Spider-man’s synthetic web fluid is described as “a shear-thinning liquid” that “on contact with air, the long-chain polymer knits and forms an extremely tough, flexible fiber.” Is this a material that sounds realistic?

Absolutely. Shear thinning means it is originally a stiff or highly viscous material, but if you shear it, it becomes less viscous and can be easily aligned in the shear direction. That’s why you create a certain kind of alignment of molecules.

For example, ketchup is a shear thinning material. It’s difficult to get out of the bottle, so you shake it to shear the molecules in the ketchup, which decreases the viscosity. The biopolymer chains will stretch so they become disentangled and slip away from each other, and that’s why they can come out of the bottle.

In 3D printing, shear thinning is very important because when you print, you want the material to go through as a liquid, otherwise it will clog the nozzle. But once it comes out you want it to be solidified, immediately, otherwise the material collapses, and you won’t be able to have a good print.

One of Spider-Man’s powers is the ability to climb walls and buildings. There are a few animals in addition to spiders, such as geckos, who can also do this. How does it work?

In the field of robotics, the gecko excited people because their ability to climb walls is not based on the capillary or on the vacuum. With frogs, they have liquid coming out, so it’s kind of sticky and messy, plus you would have to carry the liquid for the robot. Likewise, if it’s based on a vacuum, you need to carry the vacuum pump, so it’s not energy efficient.

I showed this movie in my class: This guy was using vacuum pads to climb, and even though it’s just a five-level building, it takes him several hours. At the end he saw rain and he started to worry, because if you have water your vacuum doesn’t work anymore.
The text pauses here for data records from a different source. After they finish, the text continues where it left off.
[src/rtl/qir_interp.sv]
// Three-stage quadratic evaluation: y0 + B*x/2 + A*x*x/2, truncated and clamped.
// Horner form, one multiplier each for A*x and for (B*2^16 + A*x) * x; depends on qir_pkg.
module qir_interp (
    input  logic                                 i_clk,
    input  logic                                 i_rst_n,
    input  logic                                 i_req_valid,
    input  qir_pkg::t_interp_req                 i_req,
    output logic                                 o_res_valid,
    output logic signed [qir_pkg::SAMPLE_W-1:0]  o_res
);
    import qir_pkg::*;

    localparam int A_W  = SAMPLE_W + 2;
    localparam int B_W  = SAMPLE_W + 4;
    localparam int XS_W = X_W + 1;
    localparam int AX_W = A_W + XS_W;
    localparam int U_W  = AX_W + 1;
    localparam int W_W  = U_W + XS_W;
    localparam int N_W  = W_W + 1;
    localparam int SH   = 2 * X_FRAC + 1;
    localparam int V_W  = N_W - SH;
    localparam logic signed [V_W-1:0] V_MAX = V_W'(SAMPLE_MAX);
    localparam logic signed [V_W-1:0] V_MIN = V_W'(SAMPLE_MIN);

    logic signed [A_W-1:0]      a;
    logic signed [B_W-1:0]      b;
    logic signed [XS_W-1:0]     xs;
    logic signed [AX_W-1:0]     ax;
    logic signed [B_W-1:0]      r_b;
    logic signed [AX_W-1:0]     r_ax;
    logic signed [XS_W-1:0]     r_xs;
    logic signed [SAMPLE_W-1:0] r_y0_1;
    logic signed [SAMPLE_W-1:0] r_y0_2;
    logic signed [U_W-1:0]      u;
    logic signed [W_W-1:0]      w;
    logic signed [W_W-1:0]      r_w;
    logic signed [N_W-1:0]      n;
    logic signed [V_W-1:0]      q;
    logic signed [V_W-1:0]      v;
    logic                       rnd;
    logic                       r_v1;
    logic                       r_v2;
    logic                       r_v3;
    logic signed [SAMPLE_W-1:0] r_res;

    // stage 1: coefficients and A*x
    assign a  = A_W'(i_req.y0) - (A_W'(i_req.y1) <<< 1) + A_W'(i_req.y2);
    assign b  = (B_W'(i_req.y1) <<< 2) - B_W'(i_req.y0) - (B_W'(i_req.y0) <<< 1)
              - B_W'(i_req.y2);
    assign xs = signed'({1'b0, i_req.x});
    assign ax = AX_W'(a) * AX_W'(xs);

    // stage 2: (B*2^16 + A*x) * x
    assign u = (U_W'(r_b) <<< X_FRAC) + U_W'(r_ax);
    assign w = W_W'(u) * W_W'(r_xs);

    // stage 3: add y0*2^33, divide by 2^33 toward zero, clamp
    assign n   = (N_W'(r_y0_2) <<< SH) + N_W'(r_w);
    assign q   = n[N_W-1:SH];
    assign rnd = n[N_W-1] && (|n[SH-1:0]);
    assign v   = q + signed'({{(V_W-1){1'b0}}, rnd});

    always_ff @(posedge i_clk) begin
        r_b    <= b;
        r_ax   <= ax;
        r_xs   <= xs;
        r_y0_1 <= i_req.y0;
        r_w    <= w;
        r_y0_2 <= r_y0_1;
        if (r_v2) begin
            if (v > V_MAX) begin
                r_res <= SAMPLE_MAX;
            end else if (v < V_MIN) begin
                r_res <= SAMPLE_MIN;
            end else begin
                r_res <= SAMPLE_W'(v);
            end
        end
    end

    // stage valids
    always_ff @(posedge i_clk) begin
        if (!i_rst_n) begin
            r_v1 <= 1'b0;
            r_v2 <= 1'b0;
            r_v3 <= 1'b0;
        end else begin
            r_v1 <= i_req_valid;
            r_v2 <= r_v1;
            r_v3 <= r_v2;
        end
    end

    assign o_res_valid = r_v3;
    assign o_res       = r_res;

endmodule
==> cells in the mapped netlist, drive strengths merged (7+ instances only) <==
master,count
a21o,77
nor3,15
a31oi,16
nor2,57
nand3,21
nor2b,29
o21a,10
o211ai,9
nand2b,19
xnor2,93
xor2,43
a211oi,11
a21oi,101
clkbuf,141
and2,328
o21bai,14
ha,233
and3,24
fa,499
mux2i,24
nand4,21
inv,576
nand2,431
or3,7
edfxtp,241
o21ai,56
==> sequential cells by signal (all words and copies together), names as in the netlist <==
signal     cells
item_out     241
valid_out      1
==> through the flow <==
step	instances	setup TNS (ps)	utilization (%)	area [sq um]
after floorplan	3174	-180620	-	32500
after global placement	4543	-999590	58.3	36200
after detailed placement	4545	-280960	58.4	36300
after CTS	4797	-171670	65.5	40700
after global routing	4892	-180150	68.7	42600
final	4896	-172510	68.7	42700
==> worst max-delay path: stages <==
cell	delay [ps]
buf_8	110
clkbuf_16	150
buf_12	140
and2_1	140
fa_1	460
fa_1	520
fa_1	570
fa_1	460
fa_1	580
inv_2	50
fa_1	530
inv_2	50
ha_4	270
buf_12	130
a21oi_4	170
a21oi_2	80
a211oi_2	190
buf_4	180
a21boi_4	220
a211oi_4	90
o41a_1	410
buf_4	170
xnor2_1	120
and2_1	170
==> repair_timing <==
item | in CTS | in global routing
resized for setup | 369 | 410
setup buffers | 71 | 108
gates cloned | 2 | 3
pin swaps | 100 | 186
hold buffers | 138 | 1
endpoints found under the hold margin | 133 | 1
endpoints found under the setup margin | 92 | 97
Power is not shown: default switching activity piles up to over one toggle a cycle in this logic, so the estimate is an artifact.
That’s why people are interested in the gecko because it has none of this. It’s based on the Van der Waals interaction through microscopic hairs, called setae, on their toe pads and at the end of each seta there are about 1,000 nano hairs, called spatulae. They have many, many rows of setae. When setae/spatulae are straight, there’s very little contact of them with a flat surface, so it’s very easy to come off. However, when the setae bends, the contact area increases significantly, considering there are millions of spatulae, so you have better adhesion. The setae can open and close this way, so that’s how they change the adhesion.

We can fabricate those structures that can mimic the structural adhesion, but the problem is that the gecko is only 50 grams and they have millions of these setae on their palm. It’s actually over-engineered. A human is at least 50 kilograms, so 1,000 times bigger.

For comparison, super glue adhesion is about 1,000 newtons per square centimeter strong, duct tape is 50, and the gecko setae is only about 10. So researchers face this dilemma: If you want super strong, like superglue, it’s not reversible, and if you want it reversible, you can’t go super strong.